Abstract

This single-blind, randomized study was designed to evaluate the efficacy and safety of oral mexiletine compared with oral quinidine in suppressing premature ventricular contractions (PVCs). Fifty-one patients were studied for ≤ 12 weeks; 26 patients were randomized to the mexiletine group and 25 to the quinidine group. The drugs were administered in an increasing dose regimen to suppress the PVCs by 70% from the baseline value in both groups. Mexiletine reduced the average number of PVCs by 70% of the baseline number in a comparable fashion to quinidine; 69 % in the mexiletine group vs 70% in the quinidine group ( p > 0.05). There was a comparable reduction (≥ 50 %) of ventricular couplets from the baseline value in the 2 groups, 78 % in the mexiletine group vs 86 % in the quinidine group (p > 0.05).

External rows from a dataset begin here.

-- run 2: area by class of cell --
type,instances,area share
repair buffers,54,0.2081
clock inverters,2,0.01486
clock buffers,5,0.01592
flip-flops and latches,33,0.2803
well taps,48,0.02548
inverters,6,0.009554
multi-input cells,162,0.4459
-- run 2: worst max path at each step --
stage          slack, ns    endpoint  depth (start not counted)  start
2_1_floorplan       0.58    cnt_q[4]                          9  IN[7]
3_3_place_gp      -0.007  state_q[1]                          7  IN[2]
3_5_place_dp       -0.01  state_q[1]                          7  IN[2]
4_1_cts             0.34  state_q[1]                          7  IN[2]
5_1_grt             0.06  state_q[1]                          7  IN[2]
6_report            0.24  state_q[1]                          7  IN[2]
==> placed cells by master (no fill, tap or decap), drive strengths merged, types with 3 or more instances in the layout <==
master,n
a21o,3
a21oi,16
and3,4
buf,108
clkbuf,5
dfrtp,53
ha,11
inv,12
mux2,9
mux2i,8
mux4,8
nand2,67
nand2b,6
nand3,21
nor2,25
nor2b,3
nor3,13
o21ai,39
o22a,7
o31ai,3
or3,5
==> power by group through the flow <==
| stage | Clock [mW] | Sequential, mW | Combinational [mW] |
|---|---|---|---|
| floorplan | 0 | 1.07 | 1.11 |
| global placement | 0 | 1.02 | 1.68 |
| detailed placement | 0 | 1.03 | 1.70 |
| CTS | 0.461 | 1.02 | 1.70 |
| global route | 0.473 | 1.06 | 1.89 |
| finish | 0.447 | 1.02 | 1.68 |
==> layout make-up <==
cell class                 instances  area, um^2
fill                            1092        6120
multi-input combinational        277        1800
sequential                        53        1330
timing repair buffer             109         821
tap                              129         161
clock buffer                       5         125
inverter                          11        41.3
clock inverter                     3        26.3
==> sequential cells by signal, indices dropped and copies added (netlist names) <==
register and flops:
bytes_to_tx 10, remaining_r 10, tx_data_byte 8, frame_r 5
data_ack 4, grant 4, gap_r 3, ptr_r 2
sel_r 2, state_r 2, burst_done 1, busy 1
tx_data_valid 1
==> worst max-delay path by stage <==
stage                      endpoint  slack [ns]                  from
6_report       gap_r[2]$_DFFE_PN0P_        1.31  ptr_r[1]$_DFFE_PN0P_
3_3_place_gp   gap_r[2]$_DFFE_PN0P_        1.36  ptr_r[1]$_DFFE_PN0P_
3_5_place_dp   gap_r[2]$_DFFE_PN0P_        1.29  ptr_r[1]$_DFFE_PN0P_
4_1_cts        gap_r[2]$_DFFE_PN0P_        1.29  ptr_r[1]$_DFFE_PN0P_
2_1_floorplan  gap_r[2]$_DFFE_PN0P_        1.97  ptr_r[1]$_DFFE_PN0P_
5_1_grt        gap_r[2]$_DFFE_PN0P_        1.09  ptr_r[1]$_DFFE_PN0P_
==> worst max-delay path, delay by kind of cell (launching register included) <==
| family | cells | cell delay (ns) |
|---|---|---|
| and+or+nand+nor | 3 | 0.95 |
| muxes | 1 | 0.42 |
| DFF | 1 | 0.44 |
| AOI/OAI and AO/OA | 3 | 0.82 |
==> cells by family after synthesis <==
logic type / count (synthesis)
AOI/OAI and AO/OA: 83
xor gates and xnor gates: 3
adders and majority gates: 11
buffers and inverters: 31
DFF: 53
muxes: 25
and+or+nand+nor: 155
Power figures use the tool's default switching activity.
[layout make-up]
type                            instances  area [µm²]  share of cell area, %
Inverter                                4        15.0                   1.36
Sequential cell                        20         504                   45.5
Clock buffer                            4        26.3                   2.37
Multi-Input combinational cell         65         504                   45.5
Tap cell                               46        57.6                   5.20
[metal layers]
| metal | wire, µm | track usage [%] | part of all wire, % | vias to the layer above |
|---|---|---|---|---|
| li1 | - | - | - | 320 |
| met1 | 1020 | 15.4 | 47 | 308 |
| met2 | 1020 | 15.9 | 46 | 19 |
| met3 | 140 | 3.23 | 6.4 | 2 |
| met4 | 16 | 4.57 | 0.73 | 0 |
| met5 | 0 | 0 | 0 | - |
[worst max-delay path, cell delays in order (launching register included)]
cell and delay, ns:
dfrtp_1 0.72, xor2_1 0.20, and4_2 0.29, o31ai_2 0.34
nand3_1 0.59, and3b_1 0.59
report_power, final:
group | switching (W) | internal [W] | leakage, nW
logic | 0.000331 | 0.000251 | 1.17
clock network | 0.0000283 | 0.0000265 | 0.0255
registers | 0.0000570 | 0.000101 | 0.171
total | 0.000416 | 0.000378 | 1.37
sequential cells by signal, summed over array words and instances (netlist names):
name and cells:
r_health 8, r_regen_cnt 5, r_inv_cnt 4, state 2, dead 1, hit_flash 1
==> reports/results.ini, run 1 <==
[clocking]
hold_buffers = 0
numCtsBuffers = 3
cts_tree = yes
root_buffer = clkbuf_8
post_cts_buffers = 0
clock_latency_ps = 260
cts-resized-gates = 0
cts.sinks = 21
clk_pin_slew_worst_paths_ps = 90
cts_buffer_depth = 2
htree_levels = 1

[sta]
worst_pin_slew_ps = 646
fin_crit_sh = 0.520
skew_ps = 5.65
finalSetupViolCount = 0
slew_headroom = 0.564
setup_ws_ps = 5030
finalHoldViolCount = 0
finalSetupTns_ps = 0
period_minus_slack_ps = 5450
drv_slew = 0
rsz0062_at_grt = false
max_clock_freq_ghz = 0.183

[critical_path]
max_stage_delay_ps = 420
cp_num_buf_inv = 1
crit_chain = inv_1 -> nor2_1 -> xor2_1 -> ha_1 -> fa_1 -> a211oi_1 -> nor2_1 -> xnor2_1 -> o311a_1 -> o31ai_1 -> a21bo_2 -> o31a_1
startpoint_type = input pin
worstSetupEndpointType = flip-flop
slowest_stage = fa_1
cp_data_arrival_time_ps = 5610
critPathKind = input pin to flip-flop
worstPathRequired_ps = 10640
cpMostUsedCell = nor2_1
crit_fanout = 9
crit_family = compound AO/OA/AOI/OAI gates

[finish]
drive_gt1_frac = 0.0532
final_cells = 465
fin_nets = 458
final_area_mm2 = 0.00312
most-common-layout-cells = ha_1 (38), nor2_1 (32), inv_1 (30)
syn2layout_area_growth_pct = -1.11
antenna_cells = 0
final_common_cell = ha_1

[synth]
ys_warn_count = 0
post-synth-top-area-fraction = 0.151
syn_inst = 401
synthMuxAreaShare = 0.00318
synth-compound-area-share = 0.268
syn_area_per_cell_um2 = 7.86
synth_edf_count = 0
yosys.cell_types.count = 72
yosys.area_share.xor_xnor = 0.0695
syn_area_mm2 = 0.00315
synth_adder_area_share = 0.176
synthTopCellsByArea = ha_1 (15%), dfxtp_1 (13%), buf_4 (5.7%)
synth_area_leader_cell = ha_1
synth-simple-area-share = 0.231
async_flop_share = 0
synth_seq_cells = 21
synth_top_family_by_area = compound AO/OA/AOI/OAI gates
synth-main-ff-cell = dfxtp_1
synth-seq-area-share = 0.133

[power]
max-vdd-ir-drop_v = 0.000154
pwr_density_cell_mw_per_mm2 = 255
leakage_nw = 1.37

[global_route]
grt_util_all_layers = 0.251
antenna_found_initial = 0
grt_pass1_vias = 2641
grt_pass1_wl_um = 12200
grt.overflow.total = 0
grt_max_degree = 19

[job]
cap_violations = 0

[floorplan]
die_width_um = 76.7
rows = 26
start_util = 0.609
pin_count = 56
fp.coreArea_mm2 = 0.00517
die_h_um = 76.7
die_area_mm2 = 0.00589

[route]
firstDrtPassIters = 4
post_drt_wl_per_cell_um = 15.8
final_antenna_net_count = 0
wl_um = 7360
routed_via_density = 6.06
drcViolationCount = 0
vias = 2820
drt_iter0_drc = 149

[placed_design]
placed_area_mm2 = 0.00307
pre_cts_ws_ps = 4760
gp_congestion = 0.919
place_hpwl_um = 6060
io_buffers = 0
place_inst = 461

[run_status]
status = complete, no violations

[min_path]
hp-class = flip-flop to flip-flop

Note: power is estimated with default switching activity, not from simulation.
File: config.mk
export PLATFORM = sky130hd
export DESIGN_NAME = load_align_extend
export DESIGN_NICKNAME = d
export VERILOG_FILES = /design/src/rtl/load_align_extend.sv
export SDC_FILE = /design/constraint.sdc
export NUM_CORES = 1
export LEC_CHECK = 0
export CAP_MARGIN = 20
export CORE_MARGIN = 2
export CORE_UTILIZATION = 35
export DETAILED_ROUTE_END_ITERATION = 8
export PLACE_DENSITY_LB_ADDON = 0.15
export SYNTH_ARGS = -nofsm -noshare
export SYNTH_HDL_FRONTEND = slang
export SYNTH_SLANG_ARGS = --single-unit
File: constraint.sdc
create_clock -name clk -period 6.2 [get_ports clk]
set_input_delay 1.24 -clock clk [delete_from_list [all_inputs] [get_ports clk]]
set_output_delay 1.24 -clock clk [all_outputs]
set_load 0.01 [all_outputs]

The effect of mexiletine on suppression of ventricular tachycardia was also similar, 72 % in the mexiletine group vs 71 % in the quinidine group (p > 0.05). There was no significant difference in the 2 groups in side effects. This study shows the comparable efficacy and tolerance of mexiletine and quinidine for the control of ventricular arrhythmias in a large number of patients with diverse forms of heart diseases.